▶ **Problem statement**
Every entry must be output exactly as it is written.

Start of Block

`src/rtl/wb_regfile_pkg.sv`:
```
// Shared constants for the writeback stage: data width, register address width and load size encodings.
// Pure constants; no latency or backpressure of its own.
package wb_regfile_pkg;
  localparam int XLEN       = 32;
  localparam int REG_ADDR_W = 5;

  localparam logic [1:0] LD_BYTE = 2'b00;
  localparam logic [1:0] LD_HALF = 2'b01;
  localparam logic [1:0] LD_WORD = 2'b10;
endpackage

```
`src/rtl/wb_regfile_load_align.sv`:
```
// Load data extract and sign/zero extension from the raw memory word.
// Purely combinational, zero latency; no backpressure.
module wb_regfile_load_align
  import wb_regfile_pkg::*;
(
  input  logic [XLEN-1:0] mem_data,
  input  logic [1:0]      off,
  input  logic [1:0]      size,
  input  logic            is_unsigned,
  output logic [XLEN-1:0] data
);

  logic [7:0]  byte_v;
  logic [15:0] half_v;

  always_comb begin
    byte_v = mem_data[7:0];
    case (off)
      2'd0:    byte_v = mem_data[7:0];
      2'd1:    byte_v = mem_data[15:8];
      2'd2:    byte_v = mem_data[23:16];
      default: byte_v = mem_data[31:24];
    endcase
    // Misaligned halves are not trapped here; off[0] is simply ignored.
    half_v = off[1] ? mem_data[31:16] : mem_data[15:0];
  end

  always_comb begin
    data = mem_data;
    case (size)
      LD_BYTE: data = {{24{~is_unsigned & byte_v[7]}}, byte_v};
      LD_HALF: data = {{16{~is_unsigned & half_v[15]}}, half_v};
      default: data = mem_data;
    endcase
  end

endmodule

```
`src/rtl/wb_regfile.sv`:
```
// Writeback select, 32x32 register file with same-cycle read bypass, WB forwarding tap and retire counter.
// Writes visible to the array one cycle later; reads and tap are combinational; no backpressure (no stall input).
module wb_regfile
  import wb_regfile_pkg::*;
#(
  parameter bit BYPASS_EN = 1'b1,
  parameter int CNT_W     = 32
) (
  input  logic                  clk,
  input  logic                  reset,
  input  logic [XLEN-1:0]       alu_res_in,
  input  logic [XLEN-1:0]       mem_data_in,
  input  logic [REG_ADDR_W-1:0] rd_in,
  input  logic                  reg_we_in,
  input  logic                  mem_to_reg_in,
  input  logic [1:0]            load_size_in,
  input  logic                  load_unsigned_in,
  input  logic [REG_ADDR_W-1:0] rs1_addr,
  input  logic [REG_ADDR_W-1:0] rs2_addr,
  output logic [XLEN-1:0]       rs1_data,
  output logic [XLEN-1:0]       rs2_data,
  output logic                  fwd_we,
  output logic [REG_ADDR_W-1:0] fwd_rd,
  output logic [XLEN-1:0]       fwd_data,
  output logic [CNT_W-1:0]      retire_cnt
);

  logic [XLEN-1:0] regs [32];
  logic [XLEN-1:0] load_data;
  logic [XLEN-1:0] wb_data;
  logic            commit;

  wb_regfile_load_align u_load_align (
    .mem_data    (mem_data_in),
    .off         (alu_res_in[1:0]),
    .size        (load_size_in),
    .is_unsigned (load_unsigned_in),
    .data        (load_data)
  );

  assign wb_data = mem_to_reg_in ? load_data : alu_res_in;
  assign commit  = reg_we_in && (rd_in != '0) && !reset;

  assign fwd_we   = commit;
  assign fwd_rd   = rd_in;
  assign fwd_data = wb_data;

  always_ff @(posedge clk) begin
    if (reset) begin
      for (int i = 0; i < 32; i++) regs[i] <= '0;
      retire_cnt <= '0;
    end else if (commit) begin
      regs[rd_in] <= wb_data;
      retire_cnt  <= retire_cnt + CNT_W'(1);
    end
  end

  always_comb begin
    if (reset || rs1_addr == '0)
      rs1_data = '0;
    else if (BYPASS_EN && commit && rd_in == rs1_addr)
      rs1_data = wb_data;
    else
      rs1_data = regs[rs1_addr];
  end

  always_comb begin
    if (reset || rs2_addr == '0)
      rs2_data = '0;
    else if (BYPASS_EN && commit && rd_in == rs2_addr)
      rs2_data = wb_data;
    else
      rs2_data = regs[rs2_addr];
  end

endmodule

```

End of Block

▶ **Finished exercise**
`src/rtl/wb_regfile_pkg.sv`:
```
// Shared constants for the writeback stage: data width, register address width and load size encodings.
// Pure constants; no latency or backpressure of its own.
package wb_regfile_pkg;
  localparam int XLEN       = 32;
  localparam int REG_ADDR_W = 5;

  localparam logic [1:0] LD_BYTE = 2'b00;
  localparam logic [1:0] LD_HALF = 2'b01;
  localparam logic [1:0] LD_WORD = 2'b10;
endpackage

```
`src/rtl/wb_regfile_load_align.sv`:
```
// Load data extract and sign/zero extension from the raw memory word.
// Purely combinational, zero latency; no backpressure.
module wb_regfile_load_align
  import wb_regfile_pkg::*;
(
  input  logic [XLEN-1:0] mem_data,
  input  logic [1:0]      off,
  input  logic [1:0]      size,
  input  logic            is_unsigned,
  output logic [XLEN-1:0] data
);

  logic [7:0]  byte_v;
  logic [15:0] half_v;

  always_comb begin
    byte_v = mem_data[7:0];
    case (off)
      2'd0:    byte_v = mem_data[7:0];
      2'd1:    byte_v = mem_data[15:8];
      2'd2:    byte_v = mem_data[23:16];
      default: byte_v = mem_data[31:24];
    endcase
    // Misaligned halves are not trapped here; off[0] is simply ignored.
    half_v = off[1] ? mem_data[31:16] : mem_data[15:0];
  end

  always_comb begin
    data = mem_data;
    case (size)
      LD_BYTE: data = {{24{~is_unsigned & byte_v[7]}}, byte_v};
      LD_HALF: data = {{16{~is_unsigned & half_v[15]}}, half_v};
      default: data = mem_data;
    endcase
  end

endmodule

```
`src/rtl/wb_regfile.sv`:
```
// Writeback select, 32x32 register file with same-cycle read bypass, WB forwarding tap and retire counter.
// Writes visible to the array one cycle later; reads and tap are combinational; no backpressure (no stall input).
module wb_regfile
  import wb_regfile_pkg::*;
#(
  parameter bit BYPASS_EN = 1'b1,
  parameter int CNT_W     = 32
) (
  input  logic                  clk,
  input  logic                  reset,
  input  logic [XLEN-1:0]       alu_res_in,
  input  logic [XLEN-1:0]       mem_data_in,
  input  logic [REG_ADDR_W-1:0] rd_in,
  input  logic                  reg_we_in,
  input  logic                  mem_to_reg_in,
  input  logic [1:0]            load_size_in,
  input  logic                  load_unsigned_in,
  input  logic [REG_ADDR_W-1:0] rs1_addr,
  input  logic [REG_ADDR_W-1:0] rs2_addr,
  output logic [XLEN-1:0]       rs1_data,
  output logic [XLEN-1:0]       rs2_data,
  output logic                  fwd_we,
  output logic [REG_ADDR_W-1:0] fwd_rd,
  output logic [XLEN-1:0]       fwd_data,
  output logic [CNT_W-1:0]      retire_cnt
);

  logic [XLEN-1:0] regs [32];
  logic [XLEN-1:0] load_data;
  logic [XLEN-1:0] wb_data;
  logic            commit;

  wb_regfile_load_align u_load_align (
    .mem_data    (mem_data_in),
    .off         (alu_res_in[1:0]),
    .size        (load_size_in),
    .is_unsigned (load_unsigned_in),
    .data        (load_data)
  );

  assign wb_data = mem_to_reg_in ? load_data : alu_res_in;
  assign commit  = reg_we_in && (rd_in != '0) && !reset;

  assign fwd_we   = commit;
  assign fwd_rd   = rd_in;
  assign fwd_data = wb_data;

  always_ff @(posedge clk) begin
    if (reset) begin
      for (int i = 0; i < 32; i++) regs[i] <= '0;
      retire_cnt <= '0;
    end else if (commit) begin
      regs[rd_in] <= wb_data;
      retire_cnt  <= retire_cnt + CNT_W'(1);
    end
  end

  always_comb begin
    if (reset || rs1_addr == '0)
      rs1_data = '0;
    else if (BYPASS_EN && commit && rd_in == rs1_addr)
      rs1_data = wb_data;
    else
      rs1_data = regs[rs1_addr];
  end

  always_comb begin
    if (reset || rs2_addr == '0)
      rs2_data = '0;
    else if (BYPASS_EN && commit && rd_in == rs2_addr)
      rs2_data = wb_data;
    else
      rs2_data = regs[rs2_addr];
  end

endmodule

```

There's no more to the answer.